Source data

"""

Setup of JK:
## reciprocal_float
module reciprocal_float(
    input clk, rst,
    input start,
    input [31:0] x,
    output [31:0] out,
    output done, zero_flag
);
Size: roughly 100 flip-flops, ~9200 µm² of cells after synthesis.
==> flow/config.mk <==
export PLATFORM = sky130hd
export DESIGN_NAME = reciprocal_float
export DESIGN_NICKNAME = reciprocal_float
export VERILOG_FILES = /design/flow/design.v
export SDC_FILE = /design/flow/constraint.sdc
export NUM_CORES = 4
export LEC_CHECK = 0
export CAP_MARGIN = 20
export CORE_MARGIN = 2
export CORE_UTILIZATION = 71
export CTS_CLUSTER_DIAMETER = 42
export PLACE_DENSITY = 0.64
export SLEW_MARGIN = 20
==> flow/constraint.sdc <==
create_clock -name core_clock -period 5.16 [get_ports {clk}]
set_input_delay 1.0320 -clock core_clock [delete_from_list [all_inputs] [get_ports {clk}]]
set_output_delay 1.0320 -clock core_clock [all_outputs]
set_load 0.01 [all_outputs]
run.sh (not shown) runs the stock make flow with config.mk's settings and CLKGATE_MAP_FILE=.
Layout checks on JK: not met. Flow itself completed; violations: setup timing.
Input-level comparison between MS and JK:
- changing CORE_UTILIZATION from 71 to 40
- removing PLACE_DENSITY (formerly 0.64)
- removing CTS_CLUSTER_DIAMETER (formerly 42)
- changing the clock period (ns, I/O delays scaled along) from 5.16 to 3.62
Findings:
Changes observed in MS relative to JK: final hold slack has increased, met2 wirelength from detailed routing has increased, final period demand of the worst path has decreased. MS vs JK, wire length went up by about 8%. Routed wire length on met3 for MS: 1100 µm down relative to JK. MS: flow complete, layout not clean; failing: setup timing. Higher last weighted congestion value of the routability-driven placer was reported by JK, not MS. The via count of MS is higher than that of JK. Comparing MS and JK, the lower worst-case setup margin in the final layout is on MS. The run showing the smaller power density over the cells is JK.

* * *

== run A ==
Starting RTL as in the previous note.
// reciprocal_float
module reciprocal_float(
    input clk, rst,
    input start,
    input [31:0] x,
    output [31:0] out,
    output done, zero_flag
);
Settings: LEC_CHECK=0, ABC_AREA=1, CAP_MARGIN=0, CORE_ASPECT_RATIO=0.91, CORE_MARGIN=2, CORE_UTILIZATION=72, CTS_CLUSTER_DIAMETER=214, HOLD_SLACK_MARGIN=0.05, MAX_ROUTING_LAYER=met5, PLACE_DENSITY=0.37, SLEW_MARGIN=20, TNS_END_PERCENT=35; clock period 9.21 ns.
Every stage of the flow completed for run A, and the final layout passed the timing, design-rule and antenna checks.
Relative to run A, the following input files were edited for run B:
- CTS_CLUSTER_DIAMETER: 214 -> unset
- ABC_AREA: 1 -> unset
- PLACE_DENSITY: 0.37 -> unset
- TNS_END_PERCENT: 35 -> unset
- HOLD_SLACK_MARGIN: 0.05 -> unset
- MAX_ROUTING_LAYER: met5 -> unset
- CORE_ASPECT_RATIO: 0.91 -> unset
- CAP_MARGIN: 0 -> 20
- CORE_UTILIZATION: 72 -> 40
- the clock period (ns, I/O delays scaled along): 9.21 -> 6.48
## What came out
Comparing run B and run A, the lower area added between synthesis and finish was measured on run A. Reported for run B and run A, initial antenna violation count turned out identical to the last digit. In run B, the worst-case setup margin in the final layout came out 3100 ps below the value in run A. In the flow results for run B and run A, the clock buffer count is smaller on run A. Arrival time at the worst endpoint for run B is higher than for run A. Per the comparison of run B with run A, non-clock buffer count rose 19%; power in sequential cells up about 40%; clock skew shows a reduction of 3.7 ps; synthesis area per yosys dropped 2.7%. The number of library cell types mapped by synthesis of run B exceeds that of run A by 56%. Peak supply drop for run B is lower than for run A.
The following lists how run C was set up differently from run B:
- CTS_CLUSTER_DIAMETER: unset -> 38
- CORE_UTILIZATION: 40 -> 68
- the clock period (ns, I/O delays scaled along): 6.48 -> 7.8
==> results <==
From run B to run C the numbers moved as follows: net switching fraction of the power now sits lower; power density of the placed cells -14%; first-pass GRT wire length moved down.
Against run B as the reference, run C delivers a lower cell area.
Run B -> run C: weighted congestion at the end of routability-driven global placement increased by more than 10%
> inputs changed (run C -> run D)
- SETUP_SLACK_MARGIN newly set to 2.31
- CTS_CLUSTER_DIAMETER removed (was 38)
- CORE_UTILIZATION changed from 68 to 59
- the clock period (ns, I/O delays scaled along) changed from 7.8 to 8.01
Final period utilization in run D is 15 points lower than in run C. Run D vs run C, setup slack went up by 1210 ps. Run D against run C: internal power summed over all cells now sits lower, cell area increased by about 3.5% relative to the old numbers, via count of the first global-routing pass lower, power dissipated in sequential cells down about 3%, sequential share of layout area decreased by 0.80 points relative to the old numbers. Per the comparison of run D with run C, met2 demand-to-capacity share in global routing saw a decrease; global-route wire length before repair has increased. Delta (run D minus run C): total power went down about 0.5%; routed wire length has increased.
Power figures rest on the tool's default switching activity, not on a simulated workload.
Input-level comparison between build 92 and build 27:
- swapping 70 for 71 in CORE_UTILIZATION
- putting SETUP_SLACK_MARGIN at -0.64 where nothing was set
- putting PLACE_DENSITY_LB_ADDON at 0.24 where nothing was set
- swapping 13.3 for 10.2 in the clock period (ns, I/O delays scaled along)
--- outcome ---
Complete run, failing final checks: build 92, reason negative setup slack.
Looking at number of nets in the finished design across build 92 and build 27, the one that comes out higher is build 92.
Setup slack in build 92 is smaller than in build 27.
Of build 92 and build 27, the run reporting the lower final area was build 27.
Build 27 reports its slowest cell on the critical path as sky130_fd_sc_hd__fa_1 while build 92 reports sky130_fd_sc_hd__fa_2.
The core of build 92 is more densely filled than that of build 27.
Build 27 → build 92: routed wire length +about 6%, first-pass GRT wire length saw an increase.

"""

## Assignment
Copy out only the lines above from the one with "Input-level comparison between build" to the one with "Build 27 reports", inclusive, exactly as they stand.

## Completed task
Input-level comparison between build 92 and build 27:
- swapping 70 for 71 in CORE_UTILIZATION
- putting SETUP_SLACK_MARGIN at -0.64 where nothing was set
- putting PLACE_DENSITY_LB_ADDON at 0.24 where nothing was set
- swapping 13.3 for 10.2 in the clock period (ns, I/O delays scaled along)
--- outcome ---
Complete run, failing final checks: build 92, reason negative setup slack.
Looking at number of nets in the finished design across build 92 and build 27, the one that comes out higher is build 92.
Setup slack in build 92 is smaller than in build 27.
Of build 92 and build 27, the run reporting the lower final area was build 27.
Build 27 reports its slowest cell on the critical path as sky130_fd_sc_hd__fa_1 while build 92 reports sky130_fd_sc_hd__fa_2.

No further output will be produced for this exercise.